● What the task requires
In the records that follow, show each line where the word "entry" is present.

____

## config.mk

```make
export PLATFORM = sky130hd
export DESIGN_NAME = memory_lane_and_l2_control
export DESIGN_NICKNAME = d
export VERILOG_FILES = /design/src/logic/lane_buffer.v /design/src/logic/memory_lane_and_l2_control.v
export VERILOG_INCLUDE_DIRS = /design/src /design/src/logic
export SDC_FILE = /design/constraint.sdc
export NUM_CORES = 1
export LEC_CHECK = 0
export ABC_AREA = 0
export ABC_CLOCK_PERIOD_IN_PS = 5800
export BUFFER_PORTS_ARGS = -buffer_cell sky130_fd_sc_hd__buf_4
export CORE_MARGIN = 5
export CORE_UTILIZATION = 45
export DETAILED_ROUTE_END_ITERATION = 12
export GPL_TIMING_DRIVEN = 0
export PLACE_DENSITY = 0.72
export SYNTH_ARGS = -nofsm -noshare
export SYNTH_HDL_FRONTEND = slang
export SYNTH_HIERARCHICAL = 1
export SYNTH_SLANG_ARGS = --single-unit
```

## constraint.sdc

```tcl
create_clock -name clk_in -period 5.8 [get_ports clk_in]
set_clock_uncertainty 0.1 [all_clocks]
set_input_delay 0.29 -clock clk_in [delete_from_list [all_inputs] [get_ports clk_in]]
set_output_delay 0.29 -clock clk_in [all_outputs]
set_load 0.01 [all_outputs]
```

## src/logic/mem_lane_defines.vh

```
// Constants shared by the memory lane and level-two control logic.
// Assumes inclusion by bare name from the design files under logic/.
`ifndef MEM_LANE_DEFINES_VH
`define MEM_LANE_DEFINES_VH

// ==========================================================
// Widths of the memory and processor buses
`define MLC_ADDR_W      12
`define MLC_ADDR_MSB    11
`define MLC_DATA_W      64
`define MLC_DATA_MSB    63
`define MLC_LANES       8
`define MLC_LANE_MSB    7
`define MLC_LANE_W      8
`define MLC_BANK_W      3
`define MLC_BANK_MSB    2

// ==========================================================
// Burst sequencing
`define MLC_BEAT_W      3
`define MLC_BEAT_MSB    2
`define MLC_BURST_LAST  3'h3
`define MLC_SINGLE_LAST 3'h0
`define MLC_BEAT_ONE    3'h1
`define MLC_BEAT_ZERO   3'h0

// ==========================================================
// Reset and idle values of the pins
`define MLC_STROBES_OFF 8'hFF
`define MLC_LANES_NONE  8'h00
`define MLC_ADDR_ZERO   12'h000
`define MLC_DATA_ZERO   64'h0000000000000000
`define MLC_ONE_BANK    8'h01

// ==========================================================
// Two-entry buffer
`define MLC_BUF_PTR_W   1
`define MLC_BUF_CNT_W   2
`define MLC_BUF_DEPTH   2'h2

`endif

```

## src/logic/lane_buffer.v

```verilog
// Two-entry buffer with valid and ready on both sides.
// Assumes one clock, active-low asynchronous reset, clock enable.
`timescale 1ns/1ps
`include "mem_lane_defines.vh"

module lane_buffer #(
  parameter WIDTH = `MLC_DATA_W
) (
  input  wire             clk_in,
  input  wire             nrst_in,
  input  wire             ce_in,
  input  wire             in_valid_in,
  output wire             in_ready_out,
  input  wire [WIDTH-1:0] in_data_in,
  output wire             out_valid_out,
  input  wire             out_ready_in,
  output wire [WIDTH-1:0] out_data_out
);

  reg [WIDTH-1:0]               slot0_ff;
  reg [WIDTH-1:0]               slot1_ff;
  reg                           wr_ptr_ff;
  reg                           rd_ptr_ff;
  reg [`MLC_BUF_CNT_W-1:0]      count_ff;
  wire                          push;
  wire                          pop;

  // ==========================================================
  // Handshake terms
  assign in_ready_out  = ce_in && (count_ff != `MLC_BUF_DEPTH);
  assign out_valid_out = ce_in && (count_ff != {`MLC_BUF_CNT_W{1'b0}});
  assign push          = in_valid_in && in_ready_out;
  assign pop           = out_valid_out && out_ready_in;
  assign out_data_out  = rd_ptr_ff ? slot1_ff : slot0_ff; // Storage is ff

  // Storage and pointers
  always @(posedge clk_in or negedge nrst_in) begin
    if (!nrst_in) begin
      slot0_ff  <= {WIDTH{1'b0}};
      slot1_ff  <= {WIDTH{1'b0}};
      wr_ptr_ff <= 1'b0;
      rd_ptr_ff <= 1'b0;
      count_ff  <= {`MLC_BUF_CNT_W{1'b0}};
    end else if (ce_in) begin
      if (push) begin
        if (wr_ptr_ff) begin
          slot1_ff <= in_data_in;
        end else begin
          slot0_ff <= in_data_in;
        end
        wr_ptr_ff <= ~wr_ptr_ff;
      end
      if (pop) begin
        rd_ptr_ff <= ~rd_ptr_ff;
      end
      if (push && !pop) begin
        count_ff <= count_ff + 2'h1;
      end else if (pop && !push) begin
        count_ff <= count_ff - 2'h1;
      end
    end
  end

endmodule

```

## src/logic/memory_lane_and_l2_control.v

```verilog
// Memory lane steering, DRAM strobe sequencing and level-two cache control.
// Assumes one 40 MHz clock, inputs synchronous to it, asynchronous reset.
`timescale 1ns/1ps
`include "mem_lane_defines.vh"

module memory_lane_and_l2_control (
  input  wire                      clk_in,
  input  wire                      nrst_in,
  input  wire                      ce_in,
  input  wire                      big_endian_steering_in,
  input  wire                      check_en_in,
  input  wire                      cmd_valid_in,
  output wire                      cmd_ready_out,
  input  wire                      cmd_write_in,
  input  wire                      burst_indicator_n_in,
  input  wire [`MLC_BANK_MSB:0]    cmd_bank_in,
  input  wire [`MLC_ADDR_MSB:0]    cmd_row_in,
  input  wire [`MLC_ADDR_MSB:0]    cmd_col_in,
  input  wire [`MLC_LANE_MSB:0]    cmd_lanes_in,
  input  wire [0:`MLC_DATA_MSB]    wr_data_in,
  input  wire                      wr_data_valid_in,
  output wire                      wr_data_ready_out,
  output wire [0:`MLC_DATA_MSB]    rd_data_out,
  output wire                      rd_valid_out,
  input  wire                      rd_ready_in,
  output wire                      check_error_out,
  input  wire                      check_error_clr_in,
  output wire [`MLC_ADDR_MSB:0]    mem_mux_addr_out,
  output wire [`MLC_LANE_MSB:0]    row_strobe_n_out,
  output wire [`MLC_LANE_MSB:0]    col_strobe_n_out,
  output wire                      dram_write_en0_n_out,
  output wire                      dram_write_en1_n_out,
  input  wire [`MLC_DATA_MSB:0]    mem_data_bus_in,
  output wire [`MLC_DATA_MSB:0]    mem_data_bus_out,
  output wire                      mem_data_bus_oe_out,
  input  wire [`MLC_LANE_MSB:0]    mem_check_bus_in,
  output wire [`MLC_LANE_MSB:0]    mem_check_bus_out,
  output wire                      mem_check_bus_oe_out,
  input  wire                      cache_start_in,
  input  wire                      cache_advance_in,
  output wire                      cache_addr_strobe_n_out,
  output wire                      cache_burst_advance_n_out,
  output wire                      sram_latch_en_out,
  input  wire                      tag_flush_in,
  input  wire                      tag_fill_in,
  input  wire                      tag_inval_in,
  output wire                      tag_flush_n_out,
  output wire                      tag_valid_out,
  output wire                      tag_write_en_n_out,
  input  wire                      tag_match_in,
  output wire                      cache_hit_out
);

  // ==========================================================
  // State encoding, one-hot
  localparam [3:0] ST_IDLE = 4'h1;
  localparam [3:0] ST_ROW  = 4'h2;
  localparam [3:0] ST_COL  = 4'h4;
  localparam [3:0] ST_DONE = 4'h8;

  reg  [3:0]                 state_ff;
  reg  [3:0]                 nxt_state;
  reg                        write_ff;
  reg  [`MLC_BEAT_MSB:0]     last_beat_ff;
  reg  [`MLC_BEAT_MSB:0]     beat_ff;
  reg  [`MLC_ADDR_MSB:0]     col_ff;
  reg  [`MLC_LANE_MSB:0]     lanes_ff;
  reg  [`MLC_LANE_MSB:0]     bank_sel_ff;
  reg  [`MLC_ADDR_MSB:0]     addr_ff;
  reg  [`MLC_LANE_MSB:0]     ras_n_ff;
  reg  [`MLC_LANE_MSB:0]     cas_n_ff;
  reg                        we_n_ff;
  reg  [`MLC_DATA_MSB:0]     wdata_ff;
  reg  [`MLC_LANE_MSB:0]     wcheck_ff;
  reg                        drive_ff;
  reg                        check_drive_ff;
  reg                        rd_flight_ff;
  reg                        err_ff;
  reg                        ads_n_ff;
  reg                        adv_n_ff;
  reg                        flush_n_ff;
  reg                        tag_valid_ff;
  reg                        tag_we_n_ff;
  reg                        hit_ff;
  wire                       take_cmd;
  wire                       beat_go;
  wire                       beat_last;
  wire                       buf_in_ready;
  wire [`MLC_DATA_MSB:0]     wr_mem;
  wire [`MLC_LANE_MSB:0]     wr_par;
  wire [0:`MLC_DATA_MSB]     rd_cpu;
  wire [`MLC_LANE_MSB:0]     rd_bad;
  wire [0:`MLC_DATA_MSB]     buf_out;

  // ==========================================================
  // Lane steering and per-lane parity
  // Lane g is memory bits 8g+7..8g, bit 8g+7 its top bit
  genvar g;
  generate
    for (g = 0; g < `MLC_LANES; g = g + 1) begin : lane
      // Part-select on the ascending processor bus keeps the top bit
      // of the memory lane on the lowest processor bit of the group
      assign wr_mem[g*`MLC_LANE_W +: `MLC_LANE_W] = big_endian_steering_in ?
        wr_data_in[g*`MLC_LANE_W +: `MLC_LANE_W] :
        wr_data_in[(`MLC_LANE_MSB-g)*`MLC_LANE_W +: `MLC_LANE_W];
      assign rd_cpu[g*`MLC_LANE_W +: `MLC_LANE_W] = big_endian_steering_in ?
        mem_data_bus_in[g*`MLC_LANE_W +: `MLC_LANE_W] :
        mem_data_bus_in[(`MLC_LANE_MSB-g)*`MLC_LANE_W +: `MLC_LANE_W];
      // Even parity: check bit makes the nine-bit group even
      assign wr_par[g] = ^wr_mem[g*`MLC_LANE_W +: `MLC_LANE_W];
      assign rd_bad[g] = (^mem_data_bus_in[g*`MLC_LANE_W +: `MLC_LANE_W])
                         ^ mem_check_bus_in[g];
    end
  endgenerate

  // ==========================================================
  // Request handshakes
  // Steering input is sampled on write beats and one cycle after read beats; user holds it
  assign cmd_ready_out     = ce_in && state_ff[0];
  assign take_cmd          = cmd_valid_in && cmd_ready_out;
  // A read beat needs buffer room and no beat still in flight
  assign beat_go           = ce_in && state_ff[2] &&
                             (write_ff ? wr_data_valid_in :
                              (buf_in_ready && !rd_flight_ff));
  assign wr_data_ready_out = beat_go && write_ff;
  assign beat_last         = (beat_ff == last_beat_ff);

  // Next state
  always @* begin
    nxt_state = state_ff;
    case (state_ff)
      ST_IDLE: begin
        if (take_cmd) begin
          nxt_state = ST_ROW;
        end
      end
      ST_ROW: begin
        nxt_state = ST_COL;
      end
      ST_COL: begin
        if (beat_go && beat_last) begin
          nxt_state = ST_DONE;
        end
      end
      ST_DONE: begin
        if (!rd_flight_ff) begin
          nxt_state = ST_IDLE;
        end
      end
      default: begin
        nxt_state = ST_IDLE;
      end
    endcase
  end

  // ==========================================================
  // DRAM sequencing: row, then one column beat per transfer
  always @(posedge clk_in or negedge nrst_in) begin
    if (!nrst_in) begin
      state_ff       <= ST_IDLE;
      write_ff       <= 1'b0;
      last_beat_ff   <= `MLC_SINGLE_LAST;
      beat_ff        <= `MLC_BEAT_ZERO;
      col_ff         <= `MLC_ADDR_ZERO;
      lanes_ff       <= `MLC_LANES_NONE;
      bank_sel_ff    <= `MLC_LANES_NONE;
      addr_ff        <= `MLC_ADDR_ZERO;
      ras_n_ff       <= `MLC_STROBES_OFF;
      cas_n_ff       <= `MLC_STROBES_OFF;
      we_n_ff        <= 1'b1;
      wdata_ff       <= `MLC_DATA_ZERO;
      wcheck_ff      <= `MLC_LANES_NONE;
      drive_ff       <= 1'b0;
      check_drive_ff <= 1'b0;
      rd_flight_ff   <= 1'b0;
    end else if (ce_in) begin
      state_ff     <= nxt_state;
      rd_flight_ff <= beat_go && !write_ff;
      cas_n_ff     <= `MLC_STROBES_OFF;
      if (take_cmd) begin
        write_ff     <= cmd_write_in;
        // Burst is four double-words, else a single beat
        last_beat_ff <= burst_indicator_n_in ? `MLC_SINGLE_LAST :
                        `MLC_BURST_LAST;
        lanes_ff     <= burst_indicator_n_in ? cmd_lanes_in :
                        `MLC_STROBES_OFF;
        beat_ff      <= `MLC_BEAT_ZERO;
        col_ff       <= cmd_col_in;
        bank_sel_ff  <= `MLC_ONE_BANK << cmd_bank_in;
        addr_ff      <= cmd_row_in;
      end
      if (state_ff[1]) begin
        ras_n_ff <= ~bank_sel_ff;
        we_n_ff  <= ~write_ff;
      end
      if (beat_go) begin
        // Column of this beat, bursts step in order
        addr_ff  <= col_ff + {{(`MLC_ADDR_W-`MLC_BEAT_W){1'b0}}, beat_ff};
        cas_n_ff <= ~lanes_ff;
        beat_ff  <= beat_ff + `MLC_BEAT_ONE;
        if (write_ff) begin
          wdata_ff  <= wr_mem;
          wcheck_ff <= wr_par;
        end
      end
      drive_ff       <= beat_go ? write_ff : drive_ff && !state_ff[3];
      check_drive_ff <= beat_go ? (write_ff && check_en_in) :
                        check_drive_ff && !state_ff[3];
      if (state_ff[3]) begin
        ras_n_ff <= `MLC_STROBES_OFF;
        we_n_ff  <= 1'b1;
      end
    end
  end

  // ==========================================================
  // Read check and sticky error; a new error wins over a clear
  always @(posedge clk_in or negedge nrst_in) begin
    if (!nrst_in) begin
      err_ff <= 1'b0;
    end else if (ce_in) begin
      if (rd_flight_ff && check_en_in && (|rd_bad)) begin
        err_ff <= 1'b1;
      end else if (check_error_clr_in) begin
        err_ff <= 1'b0;
      end
    end
  end

  // Read data path through the two-entry buffer
  lane_buffer #(
    .WIDTH (`MLC_DATA_W)
  ) u_read_buffer (
    .clk_in        (clk_in),
    .nrst_in       (nrst_in),
    .ce_in         (ce_in),
    .in_valid_in   (rd_flight_ff),
    .in_ready_out  (buf_in_ready),
    .in_data_in    (rd_cpu),
    .out_valid_out (rd_valid_out),
    .out_ready_in  (rd_ready_in),
    .out_data_out  (buf_out)
  );

  // ==========================================================
  // Level-two SRAM and tag RAM controls
  always @(posedge clk_in or negedge nrst_in) begin
    if (!nrst_in) begin
      ads_n_ff     <= 1'b1;
      adv_n_ff     <= 1'b1;
      flush_n_ff   <= 1'b1;
      tag_valid_ff <= 1'b0;
      tag_we_n_ff  <= 1'b1;
      hit_ff       <= 1'b0;
    end else if (ce_in) begin
      ads_n_ff    <= ~cache_start_in;
      adv_n_ff    <= ~(cache_advance_in && !cache_start_in);
      flush_n_ff  <= ~tag_flush_in;
      tag_we_n_ff <= ~(tag_fill_in || tag_inval_in);
      if (tag_inval_in) begin
        tag_valid_ff <= 1'b0;
      end else if (tag_fill_in) begin
        tag_valid_ff <= 1'b1;
      end
      hit_ff <= tag_match_in;
    end
  end

  // ==========================================================
  // Output assignments
  assign mem_mux_addr_out          = addr_ff;
  assign row_strobe_n_out          = ras_n_ff;
  assign col_strobe_n_out          = cas_n_ff;
  assign dram_write_en0_n_out      = we_n_ff;
  assign dram_write_en1_n_out      = we_n_ff;
  assign mem_data_bus_out          = wdata_ff;
  assign mem_data_bus_oe_out       = drive_ff;
  assign mem_check_bus_out         = wcheck_ff;
  assign mem_check_bus_oe_out      = check_drive_ff;
  assign rd_data_out               = buf_out;
  assign check_error_out           = err_ff;
  assign cache_addr_strobe_n_out   = ads_n_ff;
  assign cache_burst_advance_n_out = adv_n_ff;
  assign sram_latch_en_out         = 1'b1;
  assign tag_flush_n_out           = flush_n_ff;
  assign tag_valid_out             = tag_valid_ff;
  assign tag_write_en_n_out        = tag_we_n_ff;
  assign cache_hit_out             = hit_ff;

endmodule
```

____

● Task result
// Two-entry buffer
// Two-entry buffer with valid and ready on both sides.
  // Read data path through the two-entry buffer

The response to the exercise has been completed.